Saved data entries
+===+
File: src/hdl/sdss_pkg.sv
// Shared types, constants and segment encoding for the signed decimal display encoder.
`default_nettype none
package sdss_pkg;

  localparam int SDSS_DIGIT_COUNT = 8;
  localparam int SDSS_MAG_W       = 32;
  localparam int SDSS_BCD_DIGITS  = 10;
  localparam int SDSS_BCD_W       = 4 * SDSS_BCD_DIGITS;
  localparam int SDSS_OUT_POS     = 8;
  localparam int SDSS_STEP_W      = $clog2(SDSS_MAG_W);

  localparam logic [7:0] SEG_MINUS = 8'h40;
  localparam logic [7:0] SEG_POINT = 8'h80;

  typedef struct packed {
    logic signed [31:0] value;
    logic signed [3:0]  point_pos;
  } sdss_in_t;

  typedef struct packed {
    logic [7:0] seg_0;
    logic [7:0] seg_1;
    logic [7:0] seg_2;
    logic [7:0] seg_3;
    logic [7:0] seg_4;
    logic [7:0] seg_5;
    logic [7:0] seg_6;
    logic [7:0] seg_7;
    logic       overflow;
  } sdss_out_t;

  function automatic logic [7:0] digit_seg(input logic [3:0] d);
    logic [7:0] s;
    unique case (d)
      4'd0:    s = 8'h3f;
      4'd1:    s = 8'h06;
      4'd2:    s = 8'h5b;
      4'd3:    s = 8'h4f;
      4'd4:    s = 8'h66;
      4'd5:    s = 8'h6d;
      4'd6:    s = 8'h7d;
      4'd7:    s = 8'h07;
      4'd8:    s = 8'h7f;
      4'd9:    s = 8'h6f;
      default: s = 8'h00;
    endcase
    return s;
  endfunction

endpackage
`default_nettype wire

File: src/hdl/sdss_dabble.sv
// Iterative shift-and-add-3 binary to BCD converter, one bit per cycle.
`default_nettype none
module sdss_dabble
  import sdss_pkg::*;
(
  input  wire logic                  clk,
  input  wire logic                  rst_n,
  input  wire logic                  load,
  input  wire logic [SDSS_MAG_W-1:0] mag,
  output logic                       done,
  output logic [SDSS_BCD_W-1:0]      bcd
);

  logic [SDSS_MAG_W-1:0]  bin_r, bin_nxt;
  logic [SDSS_BCD_W-1:0]  bcd_r, bcd_nxt, adj;
  logic [SDSS_STEP_W-1:0] cnt_r, cnt_nxt;
  logic                   run_r, run_nxt;
  logic                   done_r, done_nxt;

  always_comb begin
    for (int d = 0; d < SDSS_BCD_DIGITS; d++) begin
      adj[4*d +: 4] = (bcd_r[4*d +: 4] >= 4'd5) ? bcd_r[4*d +: 4] + 4'd3 : bcd_r[4*d +: 4];
    end
  end

  always_comb begin
    bin_nxt  = bin_r;
    bcd_nxt  = bcd_r;
    cnt_nxt  = cnt_r;
    run_nxt  = run_r;
    done_nxt = 1'b0;
    if (load) begin
      bin_nxt = mag;
      bcd_nxt = '0;
      cnt_nxt = '0;
      run_nxt = 1'b1;
    end else if (run_r) begin
      bcd_nxt = {adj[SDSS_BCD_W-2:0], bin_r[SDSS_MAG_W-1]};
      bin_nxt = {bin_r[SDSS_MAG_W-2:0], 1'b0};
      cnt_nxt = cnt_r + 1'b1;
      if (cnt_r == SDSS_STEP_W'(SDSS_MAG_W - 1)) begin
        run_nxt  = 1'b0;
        done_nxt = 1'b1;
      end
    end
  end

  always_ff @(posedge clk) begin
    if (!rst_n) begin
      cnt_r  <= '0;
      run_r  <= 1'b0;
      done_r <= 1'b0;
    end else begin
      cnt_r  <= cnt_nxt;
      run_r  <= run_nxt;
      done_r <= done_nxt;
    end
    bin_r <= bin_nxt;
    bcd_r <= bcd_nxt;
  end

  assign done = done_r;
  assign bcd  = bcd_r;

endmodule
`default_nettype wire

File: src/hdl/sdss_format.sv
// Places BCD digits, minus sign and decimal point into the display positions.
`default_nettype none
module sdss_format
  import sdss_pkg::*;
#(
  parameter int DIGIT_COUNT = SDSS_DIGIT_COUNT
) (
  input  wire logic [SDSS_BCD_W-1:0] bcd,
  input  wire logic                  negative,
  input  wire logic [3:0]            point_pos,
  output sdss_out_t                  word
);

  localparam logic [4:0] DC = 5'(DIGIT_COUNT);

  logic [3:0] ndig;
  logic [4:0] nchar;
  logic [7:0] pos [SDSS_OUT_POS];
  logic       pnt_on;

  always_comb begin
    ndig = 4'd1;
    for (int i = 1; i < SDSS_BCD_DIGITS; i++) begin
      if (bcd[4*i +: 4] != 4'd0) ndig = 4'(i + 1);
    end
  end

  assign nchar  = {1'b0, ndig} + {4'd0, negative};
  assign pnt_on = !point_pos[3] && ({1'b0, point_pos} < DC);

  always_comb begin
    for (int k = 0; k < SDSS_OUT_POS; k++) begin
      pos[k] = 8'h00;
      if (k < DIGIT_COUNT) begin
        if (4'(k) < ndig) pos[k] = digit_seg(bcd[4*k +: 4]);
        else if (negative && 4'(k) == ndig) pos[k] = SEG_MINUS;
        if (pnt_on && point_pos[2:0] == 3'(k)) pos[k] = pos[k] | SEG_POINT;
      end
    end
  end

  always_comb begin
    word.seg_0    = pos[0];
    word.seg_1    = pos[1];
    word.seg_2    = pos[2];
    word.seg_3    = pos[3];
    word.seg_4    = pos[4];
    word.seg_5    = pos[5];
    word.seg_6    = pos[6];
    word.seg_7    = pos[7];
    word.overflow = nchar > DC;
  end

endmodule
`default_nettype wire

File: src/hdl/signed_decimal_to_seven_segment_unit.sv
// Top level: signed binary to seven-segment display word encoder.
//
// Usage:
//   Drive in_data and raise start; the word is taken at a rising edge where
//   start is high and busy is low. busy then stays high while the value is
//   converted. One result word appears on out_data for exactly one cycle,
//   marked by out_valid; there is no back-pressure, the receiver must take it.
// Conversion:
//   The magnitude goes through a shift-and-add-3 BCD converter one bit per
//   cycle, then a register captures the formatted word as out_valid rises.
//   busy falls in the out_valid cycle, so a new word can be taken then;
//   no new word is taken while the converter loop is still running.
// Reset:
//   rst_n is synchronous, active low; it clears busy and out_valid and
//   abandons any conversion in flight.
`default_nettype none
module signed_decimal_to_seven_segment_unit
  import sdss_pkg::*;
#(
  parameter int DIGIT_COUNT = SDSS_DIGIT_COUNT
) (
  input  wire logic     clk,
  input  wire logic     rst_n,
  input  wire logic     start,
  input  wire sdss_in_t in_data,
  output logic          busy,
  output logic          out_valid,
  output sdss_out_t     out_data
);

  localparam logic ST_IDLE = 1'b0;
  localparam logic ST_CONV = 1'b1;

  logic                  state_r, state_nxt;
  logic                  neg_r;
  logic [3:0]            pnt_r;
  logic                  out_valid_r;
  sdss_out_t             out_data_r;
  logic                  accept;
  logic [SDSS_MAG_W-1:0] mag;
  logic                  conv_done;
  logic [SDSS_BCD_W-1:0] bcd;
  sdss_out_t             fmt_word;

  assign accept = start && (state_r == ST_IDLE);
  assign mag    = in_data.value[31] ? (32'd0 - in_data.value) : in_data.value;

  sdss_dabble u_dabble (
    .clk   (clk),
    .rst_n (rst_n),
    .load  (accept),
    .mag   (mag),
    .done  (conv_done),
    .bcd   (bcd)
  );

  sdss_format #(
    .DIGIT_COUNT (DIGIT_COUNT)
  ) u_format (
    .bcd       (bcd),
    .negative  (neg_r),
    .point_pos (pnt_r),
    .word      (fmt_word)
  );

  always_comb begin
    state_nxt = state_r;
    unique case (state_r)
      ST_IDLE: if (accept) state_nxt = ST_CONV;
      ST_CONV: if (conv_done) state_nxt = ST_IDLE;
      default: state_nxt = ST_IDLE;
    endcase
  end

  always_ff @(posedge clk) begin
    if (!rst_n) begin
      state_r     <= ST_IDLE;
      out_valid_r <= 1'b0;
    end else begin
      state_r     <= state_nxt;
      out_valid_r <= conv_done && (state_r == ST_CONV);
    end
    if (accept) begin
      neg_r <= in_data.value[31];
      pnt_r <= in_data.point_pos;
    end
    if (conv_done) out_data_r <= fmt_word;
  end

  assign busy      = (state_r == ST_CONV);
  assign out_valid = out_valid_r;
  assign out_data  = out_data_r;

endmodule
`default_nettype wire

File: config.mk
export PLATFORM = sky130hd
export DESIGN_NAME = signed_decimal_to_seven_segment_unit
export DESIGN_NICKNAME = d
export VERILOG_FILES = /design/src/hdl/sdss_pkg.sv /design/src/hdl/sdss_dabble.sv /design/src/hdl/sdss_format.sv /design/src/hdl/signed_decimal_to_seven_segment_unit.sv
export SDC_FILE = /design/constraint.sdc
export NUM_CORES = 1
export LEC_CHECK = 0
export BUFFER_PORTS_ARGS = -buffer_cell sky130_fd_sc_hd__buf_2
export CAP_MARGIN = 20
export CORE_MARGIN = 8
export CORE_UTILIZATION = 50
export CTS_CLUSTER_DIAMETER = 50
export DETAILED_ROUTE_END_ITERATION = 16
export MAX_ROUTING_LAYER = met4
export PLACE_DENSITY = 0.79
export SKIP_LAST_GASP = 1
export SLEW_MARGIN = 20
export SYNTH_ARGS = -nofsm -noshare
export SYNTH_HDL_FRONTEND = slang
export SYNTH_SLANG_ARGS = --single-unit
File: constraint.sdc
create_clock -name clk -period 3.6 [get_ports clk]
set_input_delay 0.72 -clock clk [delete_from_list [all_inputs] [get_ports clk]]
set_output_delay 0.72 -clock clk [all_outputs]
set_load 0.005 [all_outputs]
# After elaboration in Yosys (flattened, before gate mapping)
# Memories as Yosys holds them, arrays and structs flattened. A register that Yosys moved wholly into a read port is not among the register bits.
# Index checks and enable logic that the tools add are counted.
# totals
input_bits	39
register_bits	144
wordCells	177
out_inout_bits	67
n_memories	8
rom_bits	896
# op_classes
mux	59
addsub	13
n_lt_le_gt_ge	20
n_reduce_logical	34
bitwise	3
n_eq_ne	15
# memory_table
memory	words	word_bits	rd	rd_clocked_by_memory_dff	wr	line	text
(name not given)	16	7	1	1	0	sdss_pkg.sv:34	unique case (d)
(name not given)	16	7	1	1	0	sdss_pkg.sv:34	
(name not given)	16	7	1	1	0	sdss_pkg.sv:34	
(name not given)	16	7	1	1	0	sdss_pkg.sv:34	
(name not given)	16	7	1	1	0	sdss_pkg.sv:34	
(name not given)	16	7	1	1	0	sdss_pkg.sv:34	
+2 memories	-	-	-	-	-	-	
# ops
op	n
two-way mux 4 bit	31
two-way mux 32 bit	3
two-way mux 8 bit	8
two-way mux 7 bit	8
>= comparator 4 x 3 -> 1 bit, second input constant	10
adder 4 x 2 -> 4 bit, second input constant	9
nonzero test 4 bit	9
subtractor 1 x 32 -> 32 bit, first input constant	1
logical AND 1 bit	19
equality test 3 x 4 -> 1 bit, first input constant	4
< comparator 3 x 4 -> 1 bit, first input constant	4
equality test 3 bit, second input constant	4
equality test 2 x 4 -> 1 bit, first input constant	2
< comparator 1 x 4 -> 1 bit, first input constant	2
< comparator 2 x 4 -> 1 bit, first input constant	2
equality test 3 x 2 -> 1 bit, second input constant	2
two-way mux 1 bit	6
adder 4 x 1 -> 5 bit	1
adder 5 x 1 -> 5 bit, second input constant	1
equality test 5 bit, second input constant	1
greater-than comparator 5 x 4 -> 1 bit, second input constant	1
equality test 1 x 4 -> 1 bit, first input constant	1
zero test 4 bit	1
< comparator 4 bit, second input constant	1
other kinds (11)	13

# Logic depth before layout (Yosys ltp)
# depth
depth_word	14
mapped_depth	11
depth_no_buf	11

# Modules after synthesis
# A second synthesis with hierarchy kept.
# hier_totals
cells_unflattened	917
area_unflattened_um2	9142.5
# modules_own_cells
module	cells_per_inst	seq_area_each_um2	instances	area_each_um2
sdss_dabble	403	1901.8	1	4075.2
signed_decimal_to_seven_segment_unit	176	2142.1	1	2952.8
sdss_format	338	0.0	1	2114.5

# Worst setup path after synthesis
# No wires, ideal clock.
# synth_path
path_type	input to register
startpoint	input port start
endpoint	register u_dabble.bin_r[0], enable pin
cell_stages	5
path_slack_ns	0.867
path_buffers	3
arrival_time_ns	2.256
setup_time_ns	0.478
path_cell_list	nand2b_1 > clkbuf_1 > clkbuf_1 > buf_1 > nand2_1
# synth_between
elab_chain_len	2
# synth_lines
element	line	text
from (decl)	signed_decimal_to_seven_segment_unit.sv:24	input wire logic start,
logical AND 1 bit	signed_decimal_to_seven_segment_unit.sv:45	assign accept = start && (state_r == ST_IDLE);
nonzero test 2 bit (no source line)	-	
to (signal assigned)	sdss_dabble.sv:58	bin_r <= bin_nxt;
to (decl)	sdss_dabble.sv:14	logic [SDSS_MAG_W-1:0] bin_r, bin_nxt;
# Every way passes these cells.
# A chain may end at the register's enable or synchronous reset.

==> impl_metrics.env <==
export IMPL_ys_types=58
export IMPL_cts_clk_slew_worst_paths_ns=0.07
export IMPL_netlist_instances=987
export IMPL_insertedDiodeCount=0
export IMPL_endpoint_kind="flop"
export IMPL_drive_gt1_frac=0.177
export IMPL_finalSetupViolations=0
export IMPL_p_per_area_nw_per_um2=485
export IMPL_synth_top_cell_by_area="edfxtp_1"
export IMPL_cp_max_fo=5
export IMPL_ctsResizeCount=0
export IMPL_finClkSkew_ns=0.00822
export IMPL_cts_root_buf="clkbuf_16"
export IMPL_synth_seq_area_share=0.491
export IMPL_fin_area_um2=11600
export IMPL_syn2layout_area_growth_pct=13.6
export IMPL_irDropWorstVdd_mv=0.398
export IMPL_dpl_cell_area_um2=11100
export IMPL_drc=0
export IMPL_insertion_delay_ns=0.43
export IMPL_fin_crit_ns=2.85
export IMPL_place_congestion=0.815
export IMPL_placed_cells=1338
export IMPL_synth_area_top_cells="edfxtp_1, dfxtp_1, ha_1"
export IMPL_overflow=0
export IMPL_netlist_area_um2=10200
export IMPL_ctsHoldBuffers=0
export IMPL_drtIter0Drc=427
export IMPL_grt_pass1_wl_um=33700
export IMPL_synth_seq_cells=200
export IMPL_grt_met2_usage=0.260
export IMPL_avgRoutedWirePerCell_um=14.4
export IMPL_vias=7368
export IMPL_hold_class="input port to flop"
export IMPL_stdcell_count=1370
export IMPL_slew_headroom=0.494
export IMPL_numCtsBuffers=17
export IMPL_busiest_layer="met2"
export IMPL_rsz0062_at_grt="false"
export IMPL_io_buffer_count=105
export IMPL_tritoncts="built"
export IMPL_cts_sinks=200
export IMPL_syn_nets=1099
export IMPL_synth_top_area_frac=0.299
export IMPL_status="finished, final reports clean"
export IMPL_post_route_period_util=0.793
export IMPL_num_rows=52
export IMPL_synth_edf_count=102
export IMPL_reg2reg_depth=10
export IMPL_worst_pin_slew_ns=0.750
export IMPL_dp_hpwl_um=14100
export IMPL_dieArea_um2=25300
export IMPL_required_ns=3.77
export IMPL_pin_count=106
export IMPL_fp_dieW_um=159
export IMPL_crit_arrival_ns=3.03
export IMPL_fin_setup_tns_ns=0
export IMPL_whs_path_depth=1
export IMPL_num_nets_final=1199
export IMPL_dr_pass1_iters=4
export IMPL_drv_slew=0
export IMPL_ys_async_sr_fraction=0
export IMPL_max_freq_mhz=350
export IMPL_met1_usage=0.203
export IMPL_critical_path_class="flop to flop"
export IMPL_cts_max_level=4
export IMPL_yosysMostFrequentCell="edfxtp_1"
export IMPL_cts_setup_buffers=0
export IMPL_grtUsageTotal=0.162
export IMPL_maxCapViolations=0
export IMPL_viasPerCell=5.38
export IMPL_start_util=0.507
export IMPL_ys_warn_count=0
export IMPL_antenna_found_initial=0
export IMPL_postRouteAntennaNets=0
export IMPL_yosys_top_cells_count="edfxtp_1, dfxtp_1, o21ai_0"
export IMPL_grt_max_degree=66
export IMPL_grtUsageMet3=0.0377
export IMPL_start_kind="flop"
export IMPL_dieHeight_um=159
export IMPL_finalHoldViolations=0
export IMPL_grt_pass1_vias=7177
export IMPL_drt_wl_total_um=19700
export IMPL_cts_path_max_buffers=2
export IMPL_coreArea_um2=20200
export IMPL_p_leak_nw=4.63
export IMPL_avgSynthCellArea_um2=10.4
export IMPL_synth_flop_cell="edfxtp_1"
export IMPL_fin_hold_ws_ns=0.477
==> worst max-delay path, cell delays in order (launching register included) <==
cell and delay [ns]:
dfxtp_1 0.33, inv_1 0.10, ha_1 0.23, or3b_2 0.54
a211oi_1 0.22, o21ai_0 0.13, a21oi_1 0.28, ha_1 0.24
ha_1 0.24, nor3_1 0.20, nor2_1 0.09
==> routing by layer <==
metal,up-vias,routed length [um]
met4,0,223
met5,-,0
met1,3457,9450
met2,157,9250
met3,15,821
li1,3739,-
==> through the flow <==
stage | setup slack [ns] | power, mW | util
after floorplan | 0.867 | 3.56 | -
after global placement | 0.785 | 3.82 | 0.548
after detailed placement | 0.685 | 3.86 | 0.548
after CTS | 0.767 | 5.67 | 0.576
after global routing | 0.584 | 5.92 | 0.576
final | 0.746 | 5.63 | 0.576
==> where the power goes <==
group	switching (mW)	internal [mW]
registers	0.0840	2.66
clock network	0.839	0.976
logic	0.631	0.447
==> cells in the final DEF, fill, tap and decap left out, types with 9 or more instances in the layout <==
cell,instances
mux2i_1,29
xor2_1,30
o21ai_0,97
nand2_1,83
nand2b_1,26
buf_4,16
mux2_2,11
dfxtp_1,96
a21oi_1,25
and2_1,32
nor2b_1,25
clkbuf_16,17
or3b_2,9
ha_1,73
nor3b_1,11
or3_1,14
nand3_1,25
nor2_1,32
o31ai_1,12
inv_1,61
o22ai_1,20
buf_2,105
nor3_1,11
edfxtp_1,102
==> worst paths after layout <==
| path | start | to | slack, ns |
|---|---|---|---|
| min | in_data[0] | pnt_r[0] | 0.48 |
| min reg2reg | u_dabble.bcd[39] | u_dabble.bcd[39] | 0.50 |
| max reg2reg | u_dabble.bcd[20] | out_data[0] | 0.75 |
| max | u_dabble.bcd[20] | out_data[0] | 0.75 |
==> layout make-up <==
| type | instances | area (um^2) |
|---|---|---|
| inverters | 61 | 229 |
| flip-flops and latches | 200 | 5030 |
| well taps | 270 | 338 |
| fillers | 1749 | 8550 |
| clock buffers | 18 | 439 |
| multi-input cells | 686 | 4820 |
| clock inverters | 14 | 121 |
| repair buffers | 121 | 646 |
==> logic make-up after synthesis <==
kind of cell	Yosys count	synth area share
XOR/XNOR	38	0.0325
adder cells (fa/ha/maj)	73	0.0893
AND/OR/NAND/NOR	307	0.163
multiplexers	41	0.0416
flip-flops	200	0.491
AO/OA/AOI/OAI	227	0.144
buffers and inverters	101	0.0380
Note: power is estimated with default switching activity, not from simulation.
+===+
**Task item**
In the entries above, find each line with the word "where" and copy it.

**Result of the task**
//   Drive in_data and raise start; the word is taken at a rising edge where
==> where the power goes <==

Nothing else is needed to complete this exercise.